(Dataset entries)
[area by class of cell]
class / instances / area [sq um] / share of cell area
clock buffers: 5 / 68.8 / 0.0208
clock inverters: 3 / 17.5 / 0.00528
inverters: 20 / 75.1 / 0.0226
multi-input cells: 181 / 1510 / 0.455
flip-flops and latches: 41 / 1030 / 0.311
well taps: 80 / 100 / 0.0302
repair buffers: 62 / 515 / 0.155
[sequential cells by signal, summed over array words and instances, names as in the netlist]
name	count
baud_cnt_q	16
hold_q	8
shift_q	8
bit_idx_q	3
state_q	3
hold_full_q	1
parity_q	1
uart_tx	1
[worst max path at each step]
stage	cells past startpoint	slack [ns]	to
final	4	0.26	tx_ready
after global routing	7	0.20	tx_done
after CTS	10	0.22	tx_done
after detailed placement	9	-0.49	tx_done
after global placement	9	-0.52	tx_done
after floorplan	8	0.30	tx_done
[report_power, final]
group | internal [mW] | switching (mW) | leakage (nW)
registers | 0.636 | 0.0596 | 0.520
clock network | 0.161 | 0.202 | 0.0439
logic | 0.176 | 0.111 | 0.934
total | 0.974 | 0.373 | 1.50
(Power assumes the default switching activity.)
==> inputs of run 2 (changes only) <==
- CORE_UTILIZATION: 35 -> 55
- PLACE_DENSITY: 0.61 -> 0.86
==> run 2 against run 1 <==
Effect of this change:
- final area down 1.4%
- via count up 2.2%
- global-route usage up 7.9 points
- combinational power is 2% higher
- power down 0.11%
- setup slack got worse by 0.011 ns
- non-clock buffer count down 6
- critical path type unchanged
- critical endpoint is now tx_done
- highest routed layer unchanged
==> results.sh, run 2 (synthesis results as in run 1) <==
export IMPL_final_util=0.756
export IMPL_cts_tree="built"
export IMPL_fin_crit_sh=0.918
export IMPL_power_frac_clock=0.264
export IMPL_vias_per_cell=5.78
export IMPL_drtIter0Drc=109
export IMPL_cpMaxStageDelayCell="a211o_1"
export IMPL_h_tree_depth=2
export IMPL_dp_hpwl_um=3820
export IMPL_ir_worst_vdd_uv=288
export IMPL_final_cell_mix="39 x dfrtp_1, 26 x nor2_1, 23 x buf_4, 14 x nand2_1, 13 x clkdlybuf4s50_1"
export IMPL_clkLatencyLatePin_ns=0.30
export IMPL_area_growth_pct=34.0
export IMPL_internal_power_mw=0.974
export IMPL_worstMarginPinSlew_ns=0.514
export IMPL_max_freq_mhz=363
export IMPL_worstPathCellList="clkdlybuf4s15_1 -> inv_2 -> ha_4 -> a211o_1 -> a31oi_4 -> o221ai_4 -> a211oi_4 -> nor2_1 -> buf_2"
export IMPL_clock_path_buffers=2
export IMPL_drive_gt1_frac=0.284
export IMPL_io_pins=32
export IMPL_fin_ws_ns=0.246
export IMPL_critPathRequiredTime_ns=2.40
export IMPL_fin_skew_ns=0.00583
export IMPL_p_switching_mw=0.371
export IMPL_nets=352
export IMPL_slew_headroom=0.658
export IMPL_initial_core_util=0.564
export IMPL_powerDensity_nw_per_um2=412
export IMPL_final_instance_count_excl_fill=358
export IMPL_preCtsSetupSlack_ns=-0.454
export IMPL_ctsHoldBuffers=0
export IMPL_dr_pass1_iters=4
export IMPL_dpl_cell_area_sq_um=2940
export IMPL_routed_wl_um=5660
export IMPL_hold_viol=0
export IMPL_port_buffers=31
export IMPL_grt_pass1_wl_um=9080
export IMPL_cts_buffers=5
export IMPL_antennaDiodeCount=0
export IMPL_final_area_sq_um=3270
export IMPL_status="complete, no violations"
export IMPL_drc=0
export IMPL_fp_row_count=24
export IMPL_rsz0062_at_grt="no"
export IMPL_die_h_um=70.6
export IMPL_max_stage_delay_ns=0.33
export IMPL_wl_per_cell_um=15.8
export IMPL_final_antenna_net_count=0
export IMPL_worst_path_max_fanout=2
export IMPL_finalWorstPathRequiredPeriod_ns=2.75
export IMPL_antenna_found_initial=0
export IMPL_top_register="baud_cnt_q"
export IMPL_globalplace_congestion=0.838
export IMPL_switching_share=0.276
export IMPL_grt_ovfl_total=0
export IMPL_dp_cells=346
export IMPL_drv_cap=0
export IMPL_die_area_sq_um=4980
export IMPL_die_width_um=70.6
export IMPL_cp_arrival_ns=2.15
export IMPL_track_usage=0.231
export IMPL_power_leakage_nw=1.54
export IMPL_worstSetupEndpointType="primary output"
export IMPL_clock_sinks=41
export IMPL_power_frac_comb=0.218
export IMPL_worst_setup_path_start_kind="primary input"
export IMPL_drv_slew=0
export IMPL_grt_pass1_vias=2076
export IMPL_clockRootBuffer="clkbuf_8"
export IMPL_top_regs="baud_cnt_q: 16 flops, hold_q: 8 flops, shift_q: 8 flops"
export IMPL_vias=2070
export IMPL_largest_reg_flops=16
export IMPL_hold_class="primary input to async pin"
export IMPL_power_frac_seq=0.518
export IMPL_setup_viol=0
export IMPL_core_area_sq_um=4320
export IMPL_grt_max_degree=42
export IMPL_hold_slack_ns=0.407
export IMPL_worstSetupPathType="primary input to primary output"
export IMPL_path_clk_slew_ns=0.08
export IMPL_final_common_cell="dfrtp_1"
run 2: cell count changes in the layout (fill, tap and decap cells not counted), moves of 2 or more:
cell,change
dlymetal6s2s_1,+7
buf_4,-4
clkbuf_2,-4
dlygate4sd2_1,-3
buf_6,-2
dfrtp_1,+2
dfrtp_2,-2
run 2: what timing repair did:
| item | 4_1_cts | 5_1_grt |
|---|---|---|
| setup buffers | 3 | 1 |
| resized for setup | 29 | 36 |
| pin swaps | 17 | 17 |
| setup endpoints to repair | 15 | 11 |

* AIM OF THE TASK: From the records above, give again exactly the lines running from the line with "inv_2 -> ha_4" to the line with "export IMPL_final_area_sq_um=3270", inclusive.

* OUTPUT OF THE TASK:
export IMPL_worstPathCellList="clkdlybuf4s15_1 -> inv_2 -> ha_4 -> a211o_1 -> a31oi_4 -> o221ai_4 -> a211oi_4 -> nor2_1 -> buf_2"
export IMPL_clock_path_buffers=2
export IMPL_drive_gt1_frac=0.284
export IMPL_io_pins=32
export IMPL_fin_ws_ns=0.246
export IMPL_critPathRequiredTime_ns=2.40
export IMPL_fin_skew_ns=0.00583
export IMPL_p_switching_mw=0.371
export IMPL_nets=352
export IMPL_slew_headroom=0.658
export IMPL_initial_core_util=0.564
export IMPL_powerDensity_nw_per_um2=412
export IMPL_final_instance_count_excl_fill=358
export IMPL_preCtsSetupSlack_ns=-0.454
export IMPL_ctsHoldBuffers=0
export IMPL_dr_pass1_iters=4
export IMPL_dpl_cell_area_sq_um=2940
export IMPL_routed_wl_um=5660
export IMPL_hold_viol=0
export IMPL_port_buffers=31
export IMPL_grt_pass1_wl_um=9080
export IMPL_cts_buffers=5
export IMPL_antennaDiodeCount=0
export IMPL_final_area_sq_um=3270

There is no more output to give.